DESCRIPTION OF THE TASK |
Using the material below, return exactly the lines between the one holding "[src/hdl/dms_pkg.sv]" and the one holding "assign mconst = pass ? MixMulB : MixMulA;", inclusive, and no others.

(RECORDS PROVIDED Opens)

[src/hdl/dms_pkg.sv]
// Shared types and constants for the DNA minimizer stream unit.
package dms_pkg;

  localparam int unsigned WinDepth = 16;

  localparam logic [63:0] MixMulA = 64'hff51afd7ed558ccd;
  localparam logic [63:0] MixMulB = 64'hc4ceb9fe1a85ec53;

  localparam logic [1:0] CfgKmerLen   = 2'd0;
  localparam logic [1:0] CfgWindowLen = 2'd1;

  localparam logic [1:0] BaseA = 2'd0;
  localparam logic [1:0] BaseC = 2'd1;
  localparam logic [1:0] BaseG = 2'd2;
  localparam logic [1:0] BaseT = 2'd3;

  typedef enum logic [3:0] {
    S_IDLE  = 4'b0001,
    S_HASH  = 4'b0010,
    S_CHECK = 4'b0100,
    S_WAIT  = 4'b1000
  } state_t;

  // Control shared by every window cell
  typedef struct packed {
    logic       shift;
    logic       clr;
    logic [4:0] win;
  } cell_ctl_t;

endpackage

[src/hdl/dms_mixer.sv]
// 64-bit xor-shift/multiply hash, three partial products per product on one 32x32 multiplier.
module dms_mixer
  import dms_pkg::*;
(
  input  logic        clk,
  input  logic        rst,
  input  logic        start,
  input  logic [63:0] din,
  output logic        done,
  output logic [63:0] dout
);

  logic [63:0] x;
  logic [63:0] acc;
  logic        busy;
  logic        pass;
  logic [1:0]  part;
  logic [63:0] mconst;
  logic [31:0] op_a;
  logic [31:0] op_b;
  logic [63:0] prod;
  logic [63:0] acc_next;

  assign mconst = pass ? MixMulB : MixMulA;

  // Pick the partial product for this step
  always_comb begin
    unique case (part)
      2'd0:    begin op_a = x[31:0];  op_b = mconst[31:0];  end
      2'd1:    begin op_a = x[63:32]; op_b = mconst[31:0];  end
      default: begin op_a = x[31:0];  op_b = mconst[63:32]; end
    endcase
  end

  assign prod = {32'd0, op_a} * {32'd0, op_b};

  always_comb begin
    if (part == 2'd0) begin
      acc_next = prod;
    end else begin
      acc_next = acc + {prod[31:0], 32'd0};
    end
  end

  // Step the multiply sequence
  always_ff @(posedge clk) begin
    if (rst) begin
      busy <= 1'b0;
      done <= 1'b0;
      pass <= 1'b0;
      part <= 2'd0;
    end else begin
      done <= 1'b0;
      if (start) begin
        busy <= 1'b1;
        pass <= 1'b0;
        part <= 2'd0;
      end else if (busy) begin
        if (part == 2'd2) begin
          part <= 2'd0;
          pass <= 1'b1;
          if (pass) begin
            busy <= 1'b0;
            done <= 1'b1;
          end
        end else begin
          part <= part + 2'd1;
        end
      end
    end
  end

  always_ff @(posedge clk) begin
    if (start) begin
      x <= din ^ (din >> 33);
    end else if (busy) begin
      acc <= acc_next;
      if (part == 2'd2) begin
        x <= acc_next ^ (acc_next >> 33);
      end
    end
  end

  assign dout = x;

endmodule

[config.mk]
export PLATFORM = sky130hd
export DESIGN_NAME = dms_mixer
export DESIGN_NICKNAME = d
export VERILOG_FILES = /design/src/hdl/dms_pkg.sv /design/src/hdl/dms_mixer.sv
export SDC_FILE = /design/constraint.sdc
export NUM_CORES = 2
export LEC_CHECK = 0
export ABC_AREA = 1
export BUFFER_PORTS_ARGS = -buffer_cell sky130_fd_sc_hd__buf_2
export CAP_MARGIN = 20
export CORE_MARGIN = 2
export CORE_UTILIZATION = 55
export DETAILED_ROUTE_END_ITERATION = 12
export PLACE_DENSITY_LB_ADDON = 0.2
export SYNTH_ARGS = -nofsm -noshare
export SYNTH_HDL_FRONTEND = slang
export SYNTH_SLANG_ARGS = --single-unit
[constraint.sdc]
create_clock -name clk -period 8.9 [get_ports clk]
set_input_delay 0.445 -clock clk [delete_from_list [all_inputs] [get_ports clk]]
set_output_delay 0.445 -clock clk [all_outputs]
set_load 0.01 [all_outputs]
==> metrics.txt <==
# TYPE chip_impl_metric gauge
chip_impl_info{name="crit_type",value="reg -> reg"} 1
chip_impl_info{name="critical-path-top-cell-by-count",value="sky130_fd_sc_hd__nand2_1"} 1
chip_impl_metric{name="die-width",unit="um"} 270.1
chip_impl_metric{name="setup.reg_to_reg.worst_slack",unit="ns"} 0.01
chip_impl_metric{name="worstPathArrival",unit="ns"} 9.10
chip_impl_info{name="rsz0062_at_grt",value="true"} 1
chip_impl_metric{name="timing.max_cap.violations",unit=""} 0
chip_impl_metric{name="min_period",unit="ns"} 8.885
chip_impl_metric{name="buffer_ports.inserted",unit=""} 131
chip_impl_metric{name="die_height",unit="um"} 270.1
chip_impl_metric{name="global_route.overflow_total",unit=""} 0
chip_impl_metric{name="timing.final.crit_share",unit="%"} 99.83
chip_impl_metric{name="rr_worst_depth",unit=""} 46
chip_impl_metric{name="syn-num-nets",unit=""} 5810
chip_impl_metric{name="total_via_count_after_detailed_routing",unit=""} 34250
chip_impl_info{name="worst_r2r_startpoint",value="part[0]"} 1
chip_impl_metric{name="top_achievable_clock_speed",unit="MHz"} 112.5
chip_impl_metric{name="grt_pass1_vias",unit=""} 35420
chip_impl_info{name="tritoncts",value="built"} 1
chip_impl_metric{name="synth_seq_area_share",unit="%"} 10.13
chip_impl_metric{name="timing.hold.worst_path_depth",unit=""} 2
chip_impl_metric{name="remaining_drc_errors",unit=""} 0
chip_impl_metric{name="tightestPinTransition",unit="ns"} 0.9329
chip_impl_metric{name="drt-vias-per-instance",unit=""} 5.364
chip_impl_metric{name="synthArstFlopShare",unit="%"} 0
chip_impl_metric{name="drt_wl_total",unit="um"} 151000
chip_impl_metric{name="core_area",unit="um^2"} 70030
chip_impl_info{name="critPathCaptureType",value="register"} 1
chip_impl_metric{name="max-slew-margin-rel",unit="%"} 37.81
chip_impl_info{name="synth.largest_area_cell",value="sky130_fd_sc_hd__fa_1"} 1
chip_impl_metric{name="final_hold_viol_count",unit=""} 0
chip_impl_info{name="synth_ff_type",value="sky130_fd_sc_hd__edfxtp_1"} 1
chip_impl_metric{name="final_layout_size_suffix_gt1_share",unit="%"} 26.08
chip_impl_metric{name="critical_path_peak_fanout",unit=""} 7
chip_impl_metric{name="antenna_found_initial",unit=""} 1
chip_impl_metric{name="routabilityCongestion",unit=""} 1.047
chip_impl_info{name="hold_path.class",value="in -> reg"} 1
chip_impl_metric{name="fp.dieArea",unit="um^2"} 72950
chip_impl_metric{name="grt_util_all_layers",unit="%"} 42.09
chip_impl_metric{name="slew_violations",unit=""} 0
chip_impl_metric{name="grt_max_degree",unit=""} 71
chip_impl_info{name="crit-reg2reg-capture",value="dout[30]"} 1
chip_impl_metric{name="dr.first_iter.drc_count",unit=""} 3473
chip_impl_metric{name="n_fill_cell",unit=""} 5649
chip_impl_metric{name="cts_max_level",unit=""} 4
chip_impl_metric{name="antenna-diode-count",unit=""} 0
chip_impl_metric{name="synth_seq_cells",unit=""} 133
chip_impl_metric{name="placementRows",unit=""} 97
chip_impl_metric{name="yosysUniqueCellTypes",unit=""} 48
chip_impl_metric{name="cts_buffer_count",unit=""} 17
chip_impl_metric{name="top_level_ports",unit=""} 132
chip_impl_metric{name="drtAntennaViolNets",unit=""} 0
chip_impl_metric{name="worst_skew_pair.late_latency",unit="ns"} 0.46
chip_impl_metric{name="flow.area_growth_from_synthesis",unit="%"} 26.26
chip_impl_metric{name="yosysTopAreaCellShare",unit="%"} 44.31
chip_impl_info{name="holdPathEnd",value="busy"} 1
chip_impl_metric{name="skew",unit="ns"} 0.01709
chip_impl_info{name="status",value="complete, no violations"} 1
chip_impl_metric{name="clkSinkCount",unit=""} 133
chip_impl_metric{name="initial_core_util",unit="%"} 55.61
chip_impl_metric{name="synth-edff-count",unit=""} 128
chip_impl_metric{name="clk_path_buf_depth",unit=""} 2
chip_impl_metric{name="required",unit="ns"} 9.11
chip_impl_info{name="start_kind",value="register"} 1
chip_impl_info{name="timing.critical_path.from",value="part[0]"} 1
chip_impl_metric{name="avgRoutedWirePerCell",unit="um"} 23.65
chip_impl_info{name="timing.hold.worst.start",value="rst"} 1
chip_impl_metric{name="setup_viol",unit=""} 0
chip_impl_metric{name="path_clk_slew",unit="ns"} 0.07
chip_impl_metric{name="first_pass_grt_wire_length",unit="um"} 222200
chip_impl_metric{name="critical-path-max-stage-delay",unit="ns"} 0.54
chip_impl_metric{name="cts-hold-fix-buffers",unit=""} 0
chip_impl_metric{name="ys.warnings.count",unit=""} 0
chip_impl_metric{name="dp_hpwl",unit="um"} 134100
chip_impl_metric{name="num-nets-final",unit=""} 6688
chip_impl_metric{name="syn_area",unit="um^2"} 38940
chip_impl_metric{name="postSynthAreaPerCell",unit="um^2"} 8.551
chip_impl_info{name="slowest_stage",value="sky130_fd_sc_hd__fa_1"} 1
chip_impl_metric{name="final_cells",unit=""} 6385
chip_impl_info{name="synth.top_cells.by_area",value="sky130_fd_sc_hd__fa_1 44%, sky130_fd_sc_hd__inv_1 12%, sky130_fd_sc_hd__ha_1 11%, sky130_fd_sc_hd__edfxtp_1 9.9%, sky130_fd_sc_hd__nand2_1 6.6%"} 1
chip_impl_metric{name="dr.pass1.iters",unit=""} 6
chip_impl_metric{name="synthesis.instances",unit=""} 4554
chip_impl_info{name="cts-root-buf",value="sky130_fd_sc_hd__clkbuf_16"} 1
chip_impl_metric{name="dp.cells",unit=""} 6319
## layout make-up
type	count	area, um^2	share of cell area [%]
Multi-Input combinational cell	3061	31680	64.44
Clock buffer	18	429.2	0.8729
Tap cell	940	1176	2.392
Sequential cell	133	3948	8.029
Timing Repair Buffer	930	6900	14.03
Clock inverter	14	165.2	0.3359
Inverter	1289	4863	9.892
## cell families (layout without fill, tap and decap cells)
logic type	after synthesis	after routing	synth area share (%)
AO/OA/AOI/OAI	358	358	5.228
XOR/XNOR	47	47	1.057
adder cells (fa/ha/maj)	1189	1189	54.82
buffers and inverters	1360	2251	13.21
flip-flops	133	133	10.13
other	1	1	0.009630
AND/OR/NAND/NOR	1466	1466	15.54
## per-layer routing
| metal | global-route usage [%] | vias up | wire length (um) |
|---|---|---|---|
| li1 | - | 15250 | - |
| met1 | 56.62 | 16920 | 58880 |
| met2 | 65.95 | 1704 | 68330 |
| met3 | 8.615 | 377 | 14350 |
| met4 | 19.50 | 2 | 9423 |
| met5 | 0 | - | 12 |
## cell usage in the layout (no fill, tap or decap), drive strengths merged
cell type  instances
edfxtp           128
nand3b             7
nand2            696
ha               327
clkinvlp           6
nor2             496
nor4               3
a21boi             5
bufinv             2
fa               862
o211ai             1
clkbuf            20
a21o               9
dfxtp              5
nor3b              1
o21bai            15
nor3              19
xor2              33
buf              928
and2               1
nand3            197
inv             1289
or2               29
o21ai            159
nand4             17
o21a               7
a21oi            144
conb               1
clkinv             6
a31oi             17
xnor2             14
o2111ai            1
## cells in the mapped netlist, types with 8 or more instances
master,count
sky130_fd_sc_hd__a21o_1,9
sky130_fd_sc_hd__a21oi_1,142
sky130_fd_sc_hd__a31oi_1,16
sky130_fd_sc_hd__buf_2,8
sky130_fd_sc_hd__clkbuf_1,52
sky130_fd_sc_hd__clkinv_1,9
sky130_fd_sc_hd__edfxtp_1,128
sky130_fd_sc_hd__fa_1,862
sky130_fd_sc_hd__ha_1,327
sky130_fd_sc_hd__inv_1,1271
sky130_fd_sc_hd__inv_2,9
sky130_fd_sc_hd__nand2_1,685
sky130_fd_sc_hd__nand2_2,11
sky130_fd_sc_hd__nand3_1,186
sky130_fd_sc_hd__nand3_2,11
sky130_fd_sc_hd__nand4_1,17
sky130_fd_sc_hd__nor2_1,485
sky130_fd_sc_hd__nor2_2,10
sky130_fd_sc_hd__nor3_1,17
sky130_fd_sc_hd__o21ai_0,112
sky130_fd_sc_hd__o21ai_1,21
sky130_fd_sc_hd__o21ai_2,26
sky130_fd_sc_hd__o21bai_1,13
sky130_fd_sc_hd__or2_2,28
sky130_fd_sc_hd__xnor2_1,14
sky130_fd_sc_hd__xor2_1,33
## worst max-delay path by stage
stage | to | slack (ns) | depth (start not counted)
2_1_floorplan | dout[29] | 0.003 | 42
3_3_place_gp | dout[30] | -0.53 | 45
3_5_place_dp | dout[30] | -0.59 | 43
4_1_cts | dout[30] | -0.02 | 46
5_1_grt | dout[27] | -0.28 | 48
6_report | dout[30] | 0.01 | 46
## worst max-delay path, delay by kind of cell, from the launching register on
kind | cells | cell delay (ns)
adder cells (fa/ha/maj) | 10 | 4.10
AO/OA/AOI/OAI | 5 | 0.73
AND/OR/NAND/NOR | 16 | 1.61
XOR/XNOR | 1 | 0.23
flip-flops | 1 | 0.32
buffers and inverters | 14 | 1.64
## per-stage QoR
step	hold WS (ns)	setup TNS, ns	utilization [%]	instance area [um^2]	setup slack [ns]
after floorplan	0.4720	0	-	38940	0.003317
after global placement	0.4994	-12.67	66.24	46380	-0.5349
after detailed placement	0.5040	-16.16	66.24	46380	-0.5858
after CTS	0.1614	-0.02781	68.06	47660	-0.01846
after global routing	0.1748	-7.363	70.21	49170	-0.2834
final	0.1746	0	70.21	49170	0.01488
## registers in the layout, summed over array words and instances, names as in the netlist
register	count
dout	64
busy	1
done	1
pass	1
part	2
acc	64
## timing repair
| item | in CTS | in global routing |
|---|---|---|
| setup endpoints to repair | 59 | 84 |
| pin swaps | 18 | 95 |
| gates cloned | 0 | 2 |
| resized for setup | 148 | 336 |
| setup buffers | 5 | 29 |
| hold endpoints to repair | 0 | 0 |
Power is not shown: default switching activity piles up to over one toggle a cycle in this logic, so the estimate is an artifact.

(RECORDS PROVIDED Closes)
(RECORDS PROVIDED Opens)

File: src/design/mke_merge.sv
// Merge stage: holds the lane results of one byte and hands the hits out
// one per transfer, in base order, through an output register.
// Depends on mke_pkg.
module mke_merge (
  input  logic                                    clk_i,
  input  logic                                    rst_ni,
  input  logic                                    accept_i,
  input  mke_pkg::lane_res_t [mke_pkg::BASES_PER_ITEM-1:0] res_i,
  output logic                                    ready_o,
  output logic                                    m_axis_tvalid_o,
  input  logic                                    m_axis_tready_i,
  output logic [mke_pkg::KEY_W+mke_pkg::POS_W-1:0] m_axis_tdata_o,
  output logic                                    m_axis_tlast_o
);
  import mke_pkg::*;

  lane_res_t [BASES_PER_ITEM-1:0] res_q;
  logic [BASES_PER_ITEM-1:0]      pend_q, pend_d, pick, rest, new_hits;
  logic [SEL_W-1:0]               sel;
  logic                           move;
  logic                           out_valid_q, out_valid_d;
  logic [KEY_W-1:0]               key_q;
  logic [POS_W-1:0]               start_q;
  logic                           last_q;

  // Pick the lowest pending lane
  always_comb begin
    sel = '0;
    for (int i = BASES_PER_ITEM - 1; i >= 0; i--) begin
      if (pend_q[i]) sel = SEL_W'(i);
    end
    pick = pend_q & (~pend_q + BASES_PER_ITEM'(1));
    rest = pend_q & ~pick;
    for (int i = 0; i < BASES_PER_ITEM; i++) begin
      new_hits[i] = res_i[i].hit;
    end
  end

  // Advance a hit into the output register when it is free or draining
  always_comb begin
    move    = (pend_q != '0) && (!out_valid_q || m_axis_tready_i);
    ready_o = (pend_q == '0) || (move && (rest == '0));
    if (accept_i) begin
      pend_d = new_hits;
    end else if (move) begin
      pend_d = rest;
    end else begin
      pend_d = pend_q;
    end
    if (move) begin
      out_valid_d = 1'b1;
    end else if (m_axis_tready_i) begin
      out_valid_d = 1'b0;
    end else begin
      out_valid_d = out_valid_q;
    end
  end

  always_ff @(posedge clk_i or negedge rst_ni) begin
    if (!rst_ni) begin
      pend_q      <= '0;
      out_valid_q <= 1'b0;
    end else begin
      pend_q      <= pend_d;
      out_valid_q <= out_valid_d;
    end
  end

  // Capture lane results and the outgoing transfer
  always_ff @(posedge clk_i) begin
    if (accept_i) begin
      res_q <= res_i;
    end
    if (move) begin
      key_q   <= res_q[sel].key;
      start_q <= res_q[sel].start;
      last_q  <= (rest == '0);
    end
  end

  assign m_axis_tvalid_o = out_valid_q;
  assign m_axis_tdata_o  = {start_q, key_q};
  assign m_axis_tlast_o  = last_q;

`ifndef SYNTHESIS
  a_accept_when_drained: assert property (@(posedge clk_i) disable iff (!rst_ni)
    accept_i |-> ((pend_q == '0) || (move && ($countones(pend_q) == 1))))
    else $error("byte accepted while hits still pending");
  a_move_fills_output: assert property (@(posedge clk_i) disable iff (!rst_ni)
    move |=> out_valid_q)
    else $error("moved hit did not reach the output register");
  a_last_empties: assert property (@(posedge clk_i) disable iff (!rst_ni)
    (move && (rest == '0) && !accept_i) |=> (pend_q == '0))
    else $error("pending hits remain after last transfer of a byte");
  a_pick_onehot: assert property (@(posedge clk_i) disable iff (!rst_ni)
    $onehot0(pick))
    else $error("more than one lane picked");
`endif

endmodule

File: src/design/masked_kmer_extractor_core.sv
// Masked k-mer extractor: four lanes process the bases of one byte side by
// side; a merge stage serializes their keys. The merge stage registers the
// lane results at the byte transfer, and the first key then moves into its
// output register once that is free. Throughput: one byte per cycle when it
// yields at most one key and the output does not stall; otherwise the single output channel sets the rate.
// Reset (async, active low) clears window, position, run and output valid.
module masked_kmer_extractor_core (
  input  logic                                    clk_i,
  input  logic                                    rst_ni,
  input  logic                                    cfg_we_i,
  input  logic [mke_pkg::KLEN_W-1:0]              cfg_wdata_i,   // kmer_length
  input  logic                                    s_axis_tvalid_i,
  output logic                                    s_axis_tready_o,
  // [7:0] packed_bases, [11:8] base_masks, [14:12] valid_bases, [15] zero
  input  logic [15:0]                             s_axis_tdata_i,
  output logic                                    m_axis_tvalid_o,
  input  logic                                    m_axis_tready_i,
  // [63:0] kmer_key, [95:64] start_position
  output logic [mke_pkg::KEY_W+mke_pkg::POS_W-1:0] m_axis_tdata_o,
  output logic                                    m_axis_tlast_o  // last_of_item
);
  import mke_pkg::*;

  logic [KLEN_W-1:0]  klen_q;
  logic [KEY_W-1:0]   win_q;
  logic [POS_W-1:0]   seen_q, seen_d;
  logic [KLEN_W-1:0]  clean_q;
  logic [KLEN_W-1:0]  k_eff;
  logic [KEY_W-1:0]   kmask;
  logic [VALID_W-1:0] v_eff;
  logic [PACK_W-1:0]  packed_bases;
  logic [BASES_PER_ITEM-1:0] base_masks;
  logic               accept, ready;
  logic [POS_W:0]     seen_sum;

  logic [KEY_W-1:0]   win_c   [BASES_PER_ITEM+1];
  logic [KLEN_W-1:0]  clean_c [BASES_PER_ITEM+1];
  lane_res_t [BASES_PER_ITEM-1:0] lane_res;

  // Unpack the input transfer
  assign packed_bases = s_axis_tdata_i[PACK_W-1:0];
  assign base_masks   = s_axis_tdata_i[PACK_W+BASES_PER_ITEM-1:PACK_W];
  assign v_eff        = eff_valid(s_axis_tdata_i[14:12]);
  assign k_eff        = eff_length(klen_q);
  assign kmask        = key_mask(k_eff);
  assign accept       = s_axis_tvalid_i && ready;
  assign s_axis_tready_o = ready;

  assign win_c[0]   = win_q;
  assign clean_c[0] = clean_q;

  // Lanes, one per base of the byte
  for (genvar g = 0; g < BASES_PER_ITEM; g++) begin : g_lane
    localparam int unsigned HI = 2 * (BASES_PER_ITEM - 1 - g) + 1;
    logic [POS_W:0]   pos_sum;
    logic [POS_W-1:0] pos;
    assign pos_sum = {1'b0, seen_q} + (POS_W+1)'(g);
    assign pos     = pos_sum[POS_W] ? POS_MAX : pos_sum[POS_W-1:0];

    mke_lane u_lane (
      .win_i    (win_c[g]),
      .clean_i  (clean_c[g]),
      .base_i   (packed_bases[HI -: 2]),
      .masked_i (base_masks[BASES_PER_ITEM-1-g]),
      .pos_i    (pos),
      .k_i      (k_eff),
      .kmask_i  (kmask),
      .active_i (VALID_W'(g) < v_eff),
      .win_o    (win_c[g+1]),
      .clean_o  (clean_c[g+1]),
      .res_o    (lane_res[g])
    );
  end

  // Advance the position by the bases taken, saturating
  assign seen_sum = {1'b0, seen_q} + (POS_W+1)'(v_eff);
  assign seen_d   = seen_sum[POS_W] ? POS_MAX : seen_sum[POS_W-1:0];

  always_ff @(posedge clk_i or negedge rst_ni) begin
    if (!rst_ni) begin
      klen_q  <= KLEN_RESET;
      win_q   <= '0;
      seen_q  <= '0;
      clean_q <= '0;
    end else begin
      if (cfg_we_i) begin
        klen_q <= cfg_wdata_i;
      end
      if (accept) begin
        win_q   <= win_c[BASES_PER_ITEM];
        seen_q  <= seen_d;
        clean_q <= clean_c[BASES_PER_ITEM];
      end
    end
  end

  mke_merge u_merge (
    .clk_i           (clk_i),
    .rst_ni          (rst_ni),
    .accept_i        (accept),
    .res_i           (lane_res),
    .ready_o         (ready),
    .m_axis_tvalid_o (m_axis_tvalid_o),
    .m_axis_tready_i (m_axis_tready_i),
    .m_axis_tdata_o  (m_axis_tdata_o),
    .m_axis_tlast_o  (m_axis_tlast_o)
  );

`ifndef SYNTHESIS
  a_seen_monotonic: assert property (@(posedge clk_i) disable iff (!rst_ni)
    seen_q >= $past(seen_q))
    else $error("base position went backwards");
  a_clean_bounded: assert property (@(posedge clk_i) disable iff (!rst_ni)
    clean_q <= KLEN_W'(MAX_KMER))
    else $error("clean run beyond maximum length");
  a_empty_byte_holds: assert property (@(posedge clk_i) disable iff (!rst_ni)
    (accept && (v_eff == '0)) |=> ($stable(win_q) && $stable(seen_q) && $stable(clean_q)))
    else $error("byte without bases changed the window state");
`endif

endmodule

(RECORDS PROVIDED Closes)

SOLUTION BELOW |
[src/hdl/dms_pkg.sv]
// Shared types and constants for the DNA minimizer stream unit.
package dms_pkg;

  localparam int unsigned WinDepth = 16;

  localparam logic [63:0] MixMulA = 64'hff51afd7ed558ccd;
  localparam logic [63:0] MixMulB = 64'hc4ceb9fe1a85ec53;

  localparam logic [1:0] CfgKmerLen   = 2'd0;
  localparam logic [1:0] CfgWindowLen = 2'd1;

  localparam logic [1:0] BaseA = 2'd0;
  localparam logic [1:0] BaseC = 2'd1;
  localparam logic [1:0] BaseG = 2'd2;
  localparam logic [1:0] BaseT = 2'd3;

  typedef enum logic [3:0] {
    S_IDLE  = 4'b0001,
    S_HASH  = 4'b0010,
    S_CHECK = 4'b0100,
    S_WAIT  = 4'b1000
  } state_t;

  // Control shared by every window cell
  typedef struct packed {
    logic       shift;
    logic       clr;
    logic [4:0] win;
  } cell_ctl_t;

endpackage

[src/hdl/dms_mixer.sv]
// 64-bit xor-shift/multiply hash, three partial products per product on one 32x32 multiplier.
module dms_mixer
  import dms_pkg::*;
(
  input  logic        clk,
  input  logic        rst,
  input  logic        start,
  input  logic [63:0] din,
  output logic        done,
  output logic [63:0] dout
);

  logic [63:0] x;
  logic [63:0] acc;
  logic        busy;
  logic        pass;
  logic [1:0]  part;
  logic [63:0] mconst;
  logic [31:0] op_a;
  logic [31:0] op_b;
  logic [63:0] prod;
  logic [63:0] acc_next;

  assign mconst = pass ? MixMulB : MixMulA;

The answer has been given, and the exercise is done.